ABOUT THIS EXERCISE: Look through the entries below. Report each line that has the word "inverter" in it.

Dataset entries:
————————
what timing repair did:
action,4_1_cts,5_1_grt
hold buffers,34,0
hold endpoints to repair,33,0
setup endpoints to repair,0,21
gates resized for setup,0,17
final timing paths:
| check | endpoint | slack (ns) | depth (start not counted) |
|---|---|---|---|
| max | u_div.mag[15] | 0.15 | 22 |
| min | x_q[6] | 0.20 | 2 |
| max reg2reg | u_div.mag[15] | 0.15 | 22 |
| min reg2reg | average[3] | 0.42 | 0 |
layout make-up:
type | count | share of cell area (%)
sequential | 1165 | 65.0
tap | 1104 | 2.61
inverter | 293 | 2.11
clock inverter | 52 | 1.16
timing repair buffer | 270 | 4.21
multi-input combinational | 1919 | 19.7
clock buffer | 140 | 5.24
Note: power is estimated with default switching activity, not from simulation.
<file path="config.mk">
export PLATFORM = sky130hd
export DESIGN_NAME = civ_cat_frame_responder_unit
export DESIGN_NICKNAME = d
export VERILOG_FILES = /design/src/design/civ_pkg.sv /design/src/design/civ_frame_parser.sv /design/src/design/civ_cmd_fifo.sv /design/src/design/civ_reply_emitter.sv /design/src/design/civ_cat_frame_responder_unit.sv
export SDC_FILE = /design/constraint.sdc
export NUM_CORES = 1
export LEC_CHECK = 0
export BUFFER_PORTS_ARGS = -buffer_cell sky130_fd_sc_hd__buf_2
export CORE_MARGIN = 4
export CORE_UTILIZATION = 55
export CTS_CLUSTER_DIAMETER = 80
export CTS_CLUSTER_SIZE = 8
export DETAILED_ROUTE_END_ITERATION = 10
export GPL_TIMING_DRIVEN = 0
export PLACE_DENSITY = 0.78
export SYNTH_ARGS = -nofsm -noshare
export SYNTH_HDL_FRONTEND = slang
export SYNTH_SLANG_ARGS = --single-unit
</file>
<file path="constraint.sdc">
create_clock -name aclk -period 11.84 [get_ports aclk]
set_clock_uncertainty 0.15 [all_clocks]
set_input_delay 1.184 -clock aclk [delete_from_list [all_inputs] [get_ports aclk]]
set_output_delay 1.184 -clock aclk [all_outputs]
set_load 0.05 [all_outputs]
</file>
————————
SOLUTION TO THIS TASK:
inverter | 293 | 2.11
clock inverter | 52 | 1.16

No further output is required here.